Когда в 1953 году появились «Опыты», в русском зарубежье существовало три толстых журнала — не особенно «толстое» «Возрождение» в Париже, «Грани» в Германии и «Новый Журнал» в Нью-Йорке. В «Возрождении», считавшемся изданием «правых», Георгий Иванов начал печататься со времени основания журнала в январе 1949-го. «Новый Журнал», старейший из всех, он давно освоил, считал его своим.

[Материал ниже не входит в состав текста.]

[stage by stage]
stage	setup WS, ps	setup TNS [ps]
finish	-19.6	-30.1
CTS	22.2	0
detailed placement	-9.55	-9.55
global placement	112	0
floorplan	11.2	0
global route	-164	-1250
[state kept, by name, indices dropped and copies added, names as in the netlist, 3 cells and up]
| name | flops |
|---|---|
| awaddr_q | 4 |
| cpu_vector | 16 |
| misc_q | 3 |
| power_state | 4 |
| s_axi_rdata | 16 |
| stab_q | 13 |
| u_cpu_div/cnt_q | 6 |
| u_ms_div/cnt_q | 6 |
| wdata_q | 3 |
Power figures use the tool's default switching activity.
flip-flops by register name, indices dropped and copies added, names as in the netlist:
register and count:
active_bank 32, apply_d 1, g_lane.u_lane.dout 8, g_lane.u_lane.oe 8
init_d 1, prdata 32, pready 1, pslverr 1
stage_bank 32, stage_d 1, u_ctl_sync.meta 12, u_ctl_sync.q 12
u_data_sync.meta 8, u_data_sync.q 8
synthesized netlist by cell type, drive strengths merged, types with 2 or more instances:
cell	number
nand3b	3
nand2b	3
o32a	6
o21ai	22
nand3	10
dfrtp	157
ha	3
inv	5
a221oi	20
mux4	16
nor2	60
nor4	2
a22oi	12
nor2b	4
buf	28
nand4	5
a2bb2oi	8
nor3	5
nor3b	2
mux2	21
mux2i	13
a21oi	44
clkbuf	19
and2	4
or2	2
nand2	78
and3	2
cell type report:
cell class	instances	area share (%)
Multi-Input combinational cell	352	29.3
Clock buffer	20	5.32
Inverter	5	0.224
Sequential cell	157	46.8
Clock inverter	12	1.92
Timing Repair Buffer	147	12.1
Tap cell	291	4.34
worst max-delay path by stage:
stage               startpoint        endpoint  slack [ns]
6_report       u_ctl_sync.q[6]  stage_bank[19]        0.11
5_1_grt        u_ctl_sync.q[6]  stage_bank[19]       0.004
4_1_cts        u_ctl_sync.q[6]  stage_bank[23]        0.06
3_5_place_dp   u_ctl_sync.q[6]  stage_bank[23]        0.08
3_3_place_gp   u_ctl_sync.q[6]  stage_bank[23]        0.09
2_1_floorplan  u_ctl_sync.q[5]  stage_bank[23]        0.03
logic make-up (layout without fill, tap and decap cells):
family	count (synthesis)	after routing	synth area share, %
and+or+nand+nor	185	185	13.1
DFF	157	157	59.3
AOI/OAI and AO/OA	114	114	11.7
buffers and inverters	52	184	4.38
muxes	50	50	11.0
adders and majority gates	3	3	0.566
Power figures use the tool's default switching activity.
===== src/common/vfr_cfg.svh =====
// Constants of the video FIFO read controller: decode values and timing counts.
// Assumes inclusion by the package and design files by bare name.
//
// Contract
// - Decode full, upper and lower read windows.
// - Three selectable burst strobe schemes supported.
// - Clocked scheme steps reads on clock-out rises under bank-three select.
// - Synchronise select; present datum one clock early.
// - Async strobe is bit two XOR delayed copy.
// - Row bank four qualifies column strobe zero.
// - Detect refresh cycles; suppress column strobes meanwhile.
// - Strobe is output enable, row and column.
`ifndef VFR_CFG_SVH
`define VFR_CFG_SVH

// ----------------------------------------------------------------------------
// Window encodings on {window_select_hi_bit, window_select_lo_bit}.
// ----------------------------------------------------------------------------
`define VFR_WIN_FULL      2'h0
`define VFR_WIN_LOWER     2'h1
`define VFR_WIN_UPPER     2'h2
`define VFR_WIN_NONE      2'h3

// ----------------------------------------------------------------------------
// Widths and timing.
// ----------------------------------------------------------------------------
`define VFR_HALF_W        16
`define VFR_FIFO_DEPTH    16
`define VFR_CLK_PERIOD_NS 100
`define VFR_A2_DELAY_NS   15
`define VFR_A2_DELAY_CYC  ((`VFR_A2_DELAY_NS + `VFR_CLK_PERIOD_NS - 1) / `VFR_CLK_PERIOD_NS)

`endif


===== src/common/vfr_pkg.sv =====
// Types shared by the video FIFO read controller files.
// Assumes vfr_cfg.svh is on the include path.
`include "vfr_cfg.svh"

package vfr_pkg;

  // --------------------------------------------------------------------------
  // Strobe schemes and sequencer states.
  // --------------------------------------------------------------------------
  typedef enum logic [1:0] {
    VFR_SCHEME_CLOCKED = 2'h0,
    VFR_SCHEME_ASYNC   = 2'h1,
    VFR_SCHEME_COLUMN  = 2'h2
  } vfr_scheme_e;

  typedef enum logic [1:0] {
    VFR_ST_IDLE  = 2'h0,
    VFR_ST_PRIME = 2'h1,
    VFR_ST_BURST = 2'h3,
    VFR_ST_DONE  = 2'h2
  } vfr_state_e;

  // --------------------------------------------------------------------------
  // Host memory bus pins seen by the block.
  // --------------------------------------------------------------------------
  typedef struct packed {
    logic static_bank_three_select_n;
    logic address_bit_two;
    logic window_select_hi_bit;
    logic window_select_lo_bit;
    logic row_bank_four_select_n;
    logic column_strobe_zero_n;
    logic output_enable_n;
    logic clock_out_pin;
  } vfr_bus_s;

  typedef struct packed {
    logic [`VFR_HALF_W-1:0] hi;
    logic [`VFR_HALF_W-1:0] lo;
  } vfr_word_s;

endpackage : vfr_pkg
--- config.mk ---
export PLATFORM = sky130hd
export DESIGN_NAME = usbemr_responder
export DESIGN_NICKNAME = d
export VERILOG_FILES = /design/src/usbemr_pkg.sv /design/src/usbemr_responder.sv
export SDC_FILE = /design/constraint.sdc
export NUM_CORES = 1
export LEC_CHECK = 0
export ABC_AREA = 1
export BUFFER_PORTS_ARGS = -buffer_cell sky130_fd_sc_hd__buf_4
export CAP_MARGIN = 30
export CORE_MARGIN = 1
export CORE_UTILIZATION = 49
export DETAILED_ROUTE_END_ITERATION = 10
export PLACE_DENSITY_LB_ADDON = 0.2
export SLEW_MARGIN = 15
export SYNTH_ARGS = -nofsm -noshare
export SYNTH_HDL_FRONTEND = slang
export SYNTH_SLANG_ARGS = --single-unit
--- constraint.sdc ---
create_clock -name pclk -period 1.8 [get_ports pclk]
set_input_delay 0.36 -clock pclk [delete_from_list [all_inputs] [get_ports pclk]]
set_output_delay 0.36 -clock pclk [all_outputs]
set_load 0.02 [all_outputs]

А вот «Грани» — издание второй эмиграции — вызывали у него отталкивание. «Какой нудно серый орган эта "Грани". Серые стихи, рассказы из солдатского сукна "как мы защищали Сталинград" – в тысячный раз; дурацкие рецензии "то в ножки, то в морду"; и то и другое по-идиотски… И зачем вся эта "редакционная коллегия" хлопочет и изводит деньги. Ей-богу, даже нынешнее "Возрождение", на что уж ниже ватерлинии, а все-таки "столичная печать"».

Итак, было три журнала, в отличие от довоенного времени, когда над всем доминировали «Современные записки», а изредка возникавшие толстые журналы довольно скоро прекращали существование. Георгию Иванову все же казалось, что довоенное время было богаче возможностями. И когда он получил письмо от редактора только что основанных «Опытов», он обрадовался. Собственно, было два редактора — Роман Гринберг и Всеволод Пастухов.

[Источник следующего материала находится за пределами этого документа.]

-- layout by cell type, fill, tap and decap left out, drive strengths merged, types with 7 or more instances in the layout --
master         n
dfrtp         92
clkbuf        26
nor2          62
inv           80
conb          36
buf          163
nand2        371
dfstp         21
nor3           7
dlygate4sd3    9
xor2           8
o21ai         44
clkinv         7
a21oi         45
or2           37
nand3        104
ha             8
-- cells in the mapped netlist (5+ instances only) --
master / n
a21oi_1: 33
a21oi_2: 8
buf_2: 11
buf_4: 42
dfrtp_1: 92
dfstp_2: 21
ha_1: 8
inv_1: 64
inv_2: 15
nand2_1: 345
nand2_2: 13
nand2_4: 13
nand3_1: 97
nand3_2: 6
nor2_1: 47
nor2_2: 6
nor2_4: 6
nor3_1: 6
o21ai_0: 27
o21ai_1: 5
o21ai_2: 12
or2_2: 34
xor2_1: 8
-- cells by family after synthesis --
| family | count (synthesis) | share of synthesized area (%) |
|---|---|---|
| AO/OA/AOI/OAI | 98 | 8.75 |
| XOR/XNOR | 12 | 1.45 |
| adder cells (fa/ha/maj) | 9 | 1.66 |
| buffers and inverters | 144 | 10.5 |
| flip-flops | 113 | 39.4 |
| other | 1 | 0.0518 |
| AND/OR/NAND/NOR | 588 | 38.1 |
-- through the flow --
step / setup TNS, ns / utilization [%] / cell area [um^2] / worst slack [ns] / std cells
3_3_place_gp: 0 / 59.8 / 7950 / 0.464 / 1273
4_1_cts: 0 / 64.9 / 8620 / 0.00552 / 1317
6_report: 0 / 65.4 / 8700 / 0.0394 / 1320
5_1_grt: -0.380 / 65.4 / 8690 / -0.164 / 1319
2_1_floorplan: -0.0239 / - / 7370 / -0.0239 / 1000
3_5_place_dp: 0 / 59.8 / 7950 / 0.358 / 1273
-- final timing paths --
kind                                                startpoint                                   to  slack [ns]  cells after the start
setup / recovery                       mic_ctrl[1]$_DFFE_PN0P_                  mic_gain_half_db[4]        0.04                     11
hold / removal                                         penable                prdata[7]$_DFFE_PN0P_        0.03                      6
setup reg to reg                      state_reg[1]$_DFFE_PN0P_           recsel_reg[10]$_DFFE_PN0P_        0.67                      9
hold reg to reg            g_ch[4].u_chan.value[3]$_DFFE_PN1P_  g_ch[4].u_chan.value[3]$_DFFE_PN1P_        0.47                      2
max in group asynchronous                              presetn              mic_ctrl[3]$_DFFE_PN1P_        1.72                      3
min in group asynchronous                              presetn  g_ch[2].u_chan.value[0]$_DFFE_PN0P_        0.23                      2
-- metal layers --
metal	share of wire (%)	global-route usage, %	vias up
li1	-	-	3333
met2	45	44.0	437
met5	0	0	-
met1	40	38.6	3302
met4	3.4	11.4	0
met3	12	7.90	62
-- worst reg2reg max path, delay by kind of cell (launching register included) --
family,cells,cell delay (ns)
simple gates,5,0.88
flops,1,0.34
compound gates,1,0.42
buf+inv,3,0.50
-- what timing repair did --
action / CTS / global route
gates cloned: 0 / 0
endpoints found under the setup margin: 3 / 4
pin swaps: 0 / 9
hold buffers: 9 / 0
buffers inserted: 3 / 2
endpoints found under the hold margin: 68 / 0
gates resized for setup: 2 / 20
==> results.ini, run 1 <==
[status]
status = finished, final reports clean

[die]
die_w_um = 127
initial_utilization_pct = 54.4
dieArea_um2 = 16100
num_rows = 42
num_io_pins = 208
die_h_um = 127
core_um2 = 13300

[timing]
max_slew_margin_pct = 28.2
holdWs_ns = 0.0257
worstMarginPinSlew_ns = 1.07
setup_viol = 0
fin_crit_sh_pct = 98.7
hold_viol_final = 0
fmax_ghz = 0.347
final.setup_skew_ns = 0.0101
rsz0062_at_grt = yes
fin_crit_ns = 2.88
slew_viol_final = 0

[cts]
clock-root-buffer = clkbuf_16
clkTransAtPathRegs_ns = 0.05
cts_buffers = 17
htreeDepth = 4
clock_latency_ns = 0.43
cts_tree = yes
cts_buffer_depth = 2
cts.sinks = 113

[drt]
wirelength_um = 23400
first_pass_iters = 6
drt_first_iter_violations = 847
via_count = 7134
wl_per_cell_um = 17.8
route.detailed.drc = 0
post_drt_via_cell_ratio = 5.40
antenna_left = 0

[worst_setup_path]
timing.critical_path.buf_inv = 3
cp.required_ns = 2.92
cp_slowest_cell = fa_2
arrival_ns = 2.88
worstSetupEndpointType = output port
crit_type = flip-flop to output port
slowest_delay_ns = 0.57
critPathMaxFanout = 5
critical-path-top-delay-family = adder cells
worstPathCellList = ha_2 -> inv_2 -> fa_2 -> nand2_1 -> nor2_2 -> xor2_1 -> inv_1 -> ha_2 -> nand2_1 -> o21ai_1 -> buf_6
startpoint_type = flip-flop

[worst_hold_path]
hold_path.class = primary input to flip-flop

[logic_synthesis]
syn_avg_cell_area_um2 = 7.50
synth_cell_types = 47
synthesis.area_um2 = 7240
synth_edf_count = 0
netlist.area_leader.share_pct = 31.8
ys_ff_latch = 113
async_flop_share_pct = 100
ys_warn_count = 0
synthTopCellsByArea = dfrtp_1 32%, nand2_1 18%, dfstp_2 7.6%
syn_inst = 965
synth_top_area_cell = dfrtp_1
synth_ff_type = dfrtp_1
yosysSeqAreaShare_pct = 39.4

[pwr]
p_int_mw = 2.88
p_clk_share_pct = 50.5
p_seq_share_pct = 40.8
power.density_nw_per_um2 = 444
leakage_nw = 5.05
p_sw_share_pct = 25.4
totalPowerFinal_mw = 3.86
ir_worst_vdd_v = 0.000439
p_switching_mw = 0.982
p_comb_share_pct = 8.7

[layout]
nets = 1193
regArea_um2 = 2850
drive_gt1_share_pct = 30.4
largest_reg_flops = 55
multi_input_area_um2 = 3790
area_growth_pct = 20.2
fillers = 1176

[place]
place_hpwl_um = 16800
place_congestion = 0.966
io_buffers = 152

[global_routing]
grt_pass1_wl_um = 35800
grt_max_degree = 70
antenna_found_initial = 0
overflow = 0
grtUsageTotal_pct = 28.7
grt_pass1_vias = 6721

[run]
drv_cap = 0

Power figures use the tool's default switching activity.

Гринберга он знал мало — в прошлом москвич, юрист и филолог (окончил два факультета). В эмиграции водил знакомство с Фельзеном и Яновским. Ну а Валя Пастухов — ровесник Георгия Иванова, петербуржец, человек утонченной культуры – «по всему он наш». Он был Всеволод, а знакомые звали его Валя. Г. Иванов встречал его в Риге, где у Пастухова была музыкальная школа и где известен он был как пианист, гастролировавший в европейских столицах. Их знакомство началось еще в кадетском корпусе. Г. Иванов видел его в компании Кузмина, встречал в «Бродячей собаке» и у Рюрика Ивнева. Как-то столкнулись на выступлении Есенина, только что появившегося в Петрограде. Белокурый, в голубой косоворотке, читавший стихи рязанским говорком, тогда он походил на «добра молодца» с лубочной картинки или на «пейзана» из тех, что изображали сельскую идиллию в балете. Георгий Иванов прошептал сидевшему с ним рядом студенту консерватории, начинающему поэту Пастухову: «Ну, какая он деревня — он в университете Шанявского лекции слушает». Невероятно до смешного, сколько времени прошло с той петроградской весны пятнадцатого года, и вот теперь Пастухов приглашает сотрудничать в «Опытах».